__Task statement__. Return every line from the records below with the string "cycles".
=== Section Start ===
This design comes from an exercise in tuning for small area, a short achievable clock period and few clock cycles per item on the open sky130 flow, not from production work. The RTL was checked by simulation tests, not by an equivalence proof against the original design.

==> flow/design.v (excerpt) <==
module polygon_bounds_and_area
#(
    parameter int MAX_VERTICES = 4096,
    parameter int COORD_BITS   = 24
)
(
    input  logic         clk,
    input  logic         rst_n,
    input  logic [48:0]  in_data,
    input  logic         in_valid,
    output logic         in_ready,
    output logic [173:0] out_data,
    output logic         out_valid,
    input  logic         out_ready
);
    localparam int W = COORD_BITS;
    localparam logic [12:0] COUNT_MAX = 13'(MAX_VERTICES);
    logic signed [W-1:0] in_x;
    logic signed [W-1:0] in_y;
    logic                in_last;
    assign in_x    = in_data[48:25];
    assign in_y    = in_data[24:1];
    assign in_last = in_data[0];
    logic [1:0]          st_reg;         
    logic                pend_reg;       
    logic [1:0]          pend_n_reg;     
    logic                hold_reg;       
    logic signed [W-1:0] first_x_reg;
    logic signed [W-1:0] first_y_reg;
    logic signed [W-1:0] prev_x_reg;
    logic signed [W-1:0] prev_y_reg;
    logic                m1_valid_reg;
  ...
Size: about 5100 cells after synthesis, ~480 flip-flops, ~230 I/O pins, about 0.047 mm² of cells after synthesis.
==> flow/config.mk <==
export PLATFORM = sky130hd
export DESIGN_NAME = polygon_bounds_and_area
export DESIGN_NICKNAME = polygon_bounds_and_area
export VERILOG_FILES = /design/flow/design.v
export SDC_FILE = /design/flow/constraint.sdc
export NUM_CORES = 4
export LEC_CHECK = 0
export ABC_CLOCK_PERIOD_IN_PS = 5000
export CAP_MARGIN = 20
export CORE_MARGIN = 2
export CORE_UTILIZATION = 40
export SLEW_MARGIN = 20
==> flow/constraint.sdc <==
create_clock -name core_clock -period 10.0 [get_ports {clk}]
set_input_delay 2.0000 -clock core_clock [delete_from_list [all_inputs] [get_ports {clk}]]
set_output_delay 2.0000 -clock core_clock [all_outputs]
set_load 0.01 [all_outputs]
standard.sh (not shown) runs the stock make flow with config.mk's settings and CLKGATE_MAP_FILE= SYNTH_SCRIPT=/design/flow/synth_recipe.tcl, a recipe that flattens the netlist after the stock synthesis.
==> flow/flow/run.sh <==
#!/bin/bash
# The standard layout (standard.sh: standard synthesis, floorplan, place, CTS, route,
# finish), with two settings changed:
#  - port buffers are sky130_fd_sc_hd__buf_1 (the resizer may still upsize them).
# The full make output goes to standard.log in the work folder; ORFS's per-step logs stay
# under orfs/logs.
set -euo pipefail
export SETUP_SLACK_MARGIN=5.6
export BUFFER_PORTS_ARGS="-buffer_cell sky130_fd_sc_hd__buf_1"
bash standard.sh > standard.log 2>&1
Testbench counts at the start, summed over its fixed seeds: cycles 24,380, vertices 24,070.
Then changed:
--- a/flow/config.mk
+++ b/flow/config.mk
@@ -6,5 +6,5 @@
 export NUM_CORES = 4
 export LEC_CHECK = 0
-export ABC_CLOCK_PERIOD_IN_PS = 5000
+export ABC_AREA = 1
 export CAP_MARGIN = 20
 export CORE_MARGIN = 2
Result: Sequential cell count does not change. Cell area drops by 13%. Routed wire length drops by 22%. Core utilization drops by 0.46 points. Worst setup slack improved by 0.022 ns. Worst hold slack is about the same. First-iteration DRC count drops by 36%.
Then changed:
--- a/flow/flow/run.sh
+++ b/flow/flow/run.sh
@@ -6,5 +6,5 @@
 # under orfs/logs.
 set -euo pipefail
-export SETUP_SLACK_MARGIN=5.6
+export SETUP_SLACK_MARGIN=5.3
 export BUFFER_PORTS_ARGS="-buffer_cell sky130_fd_sc_hd__buf_1"
 bash standard.sh > standard.log 2>&1
Utilization is lower by 1.6 points.
Synthesized area is unchanged.
Design area went down by 3.5%.
Non-clock buffer count drops by 83.
Register-to-register slack gets worse by 0.18 ns.
Synthesized cell count does not change.

========
Setup of the baseline:
polygon_bounds_and_area, a different RTL version from the one above (not shown whole).
For scale: ~480 flip-flops, about 230 I/O pins, about 41000 um^2 of cells after synthesis.
Settings: LEC_CHECK=0, ABC_AREA=1, CAP_MARGIN=20, CORE_MARGIN=2, CORE_UTILIZATION=40, SLEW_MARGIN=20; clock period 10.0 ns.
==> flow/flow/run.sh <==
#!/bin/bash
# The standard layout (standard.sh: standard synthesis, floorplan, place, CTS, route,
# finish), with two settings changed:
#  - port buffers are sky130_fd_sc_hd__buf_1 (the resizer may still upsize them).
# The full make output goes to standard.log in the work folder; ORFS's per-step logs stay
# under orfs/logs.
set -euo pipefail
export SETUP_SLACK_MARGIN=5.6
export BUFFER_PORTS_ARGS="-buffer_cell sky130_fd_sc_hd__buf_1"
bash standard.sh > standard.log 2>&1
Testbench counts of the baseline, summed over its fixed seeds: cycles 24,380, vertices 24,070.
diff inputs: the baseline => the candidate
--- a/flow/flow/run.sh
+++ b/flow/flow/run.sh
@@ -7,3 +7,3 @@
 set -euo pipefail
-export SETUP_SLACK_MARGIN=5.6
+export SETUP_SLACK_MARGIN=5.9
 export BUFFER_PORTS_ARGS="-buffer_cell sky130_fd_sc_hd__buf_1"
Final layout net count, the candidate and the baseline: lower on the baseline
Compared with the baseline, the candidate improves final worst slack.
Per the comparison of the candidate with the baseline, worst hold slack essentially unchanged, multi-input combinational cell area rose 940 um^2, number of ordinary and repair buffers in the finished layout went up by 55.

========
north:
polygon_bounds_and_area, a different RTL version from the one above (not shown whole).
Size: ~4300 cells after synthesis, roughly 480 flip-flops, ~230 I/O pins, roughly 0.041 mm2 of cells after synthesis.
export LEC_CHECK = 0
export ABC_AREA = 1
export CAP_MARGIN = 20
export CORE_MARGIN = 2
export CORE_UTILIZATION = 40
export CTS_CLUSTER_DIAMETER = 60
export CTS_CLUSTER_SIZE = 20
export SLEW_MARGIN = 20
create_clock -name core_clock -period 10.0 [get_ports {clk}]
==> flow/flow/run.sh <==
#!/bin/bash
# The standard layout (standard.sh: standard synthesis, floorplan, place, CTS, route,
# finish), with two settings changed:
#  - port buffers are sky130_fd_sc_hd__buf_1 (the resizer may still upsize them).
# The full make output goes to standard.log in the work folder; ORFS's per-step logs stay
# under orfs/logs.
set -euo pipefail
export SETUP_SLACK_MARGIN=5.6
export BUFFER_PORTS_ARGS="-buffer_cell sky130_fd_sc_hd__buf_1"
bash standard.sh > standard.log 2>&1
Testbench counts of north, summed over its fixed seeds: cycles 24,285, vertices 24,070.
Input-level comparison between south and north:
# north
export LEC_CHECK = 0
export ABC_AREA = 1
export CAP_MARGIN = 20
export CORE_MARGIN = 2
export CORE_UTILIZATION = 40
export CTS_CLUSTER_DIAMETER = 60
export CTS_CLUSTER_SIZE = 20
export SLEW_MARGIN = 20
create_clock -name core_clock -period 10.0 [get_ports {clk}]
# south
export LEC_CHECK = 0
export ABC_AREA = 1
export CAP_MARGIN = 20
export CORE_MARGIN = 2
export CORE_UTILIZATION = 40
export SLEW_MARGIN = 20
create_clock -name core_clock -period 10.0 [get_ports {clk}]
Findings:
Worst setup slack ends up lower on south.
Compared with north, south shows a worst hold slack that is 13 ps lower.
Changes observed in south relative to north: first-pass iteration count of the detailed router saw a decrease.
Modified inputs, east compared to south
# south
export LEC_CHECK = 0
export ABC_AREA = 1
export CAP_MARGIN = 20
export CORE_MARGIN = 2
export CORE_UTILIZATION = 40
export SLEW_MARGIN = 20
create_clock -name core_clock -period 10.0 [get_ports {clk}]
# east
export LEC_CHECK = 0
export ABC_AREA = 1
export CAP_MARGIN = 20
export CORE_MARGIN = 2
export CORE_UTILIZATION = 40
export PLACE_DENSITY = 0.75
export SLEW_MARGIN = 20
create_clock -name core_clock -period 10.0 [get_ports {clk}]
### Flow results
On cell area after layout, south and east are basically level. east does better than south on highest achievable clock rate. Setup WNS south -> east: better. east ends up with a via count of the first global-routing pass that is 685 higher than in south. east: done, clean on timing, DRC and antenna. Re die area: no difference whatsoever between east and south. On utilization, south tracks east almost exactly. In east, the post-cts sizing count came out 15% below the value in south.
=== Section End ===
__Task solution__.
This design comes from an exercise in tuning for small area, a short achievable clock period and few clock cycles per item on the open sky130 flow, not from production work. The RTL was checked by simulation tests, not by an equivalence proof against the original design.
Testbench counts at the start, summed over its fixed seeds: cycles 24,380, vertices 24,070.
Testbench counts of the baseline, summed over its fixed seeds: cycles 24,380, vertices 24,070.
Testbench counts of north, summed over its fixed seeds: cycles 24,285, vertices 24,070.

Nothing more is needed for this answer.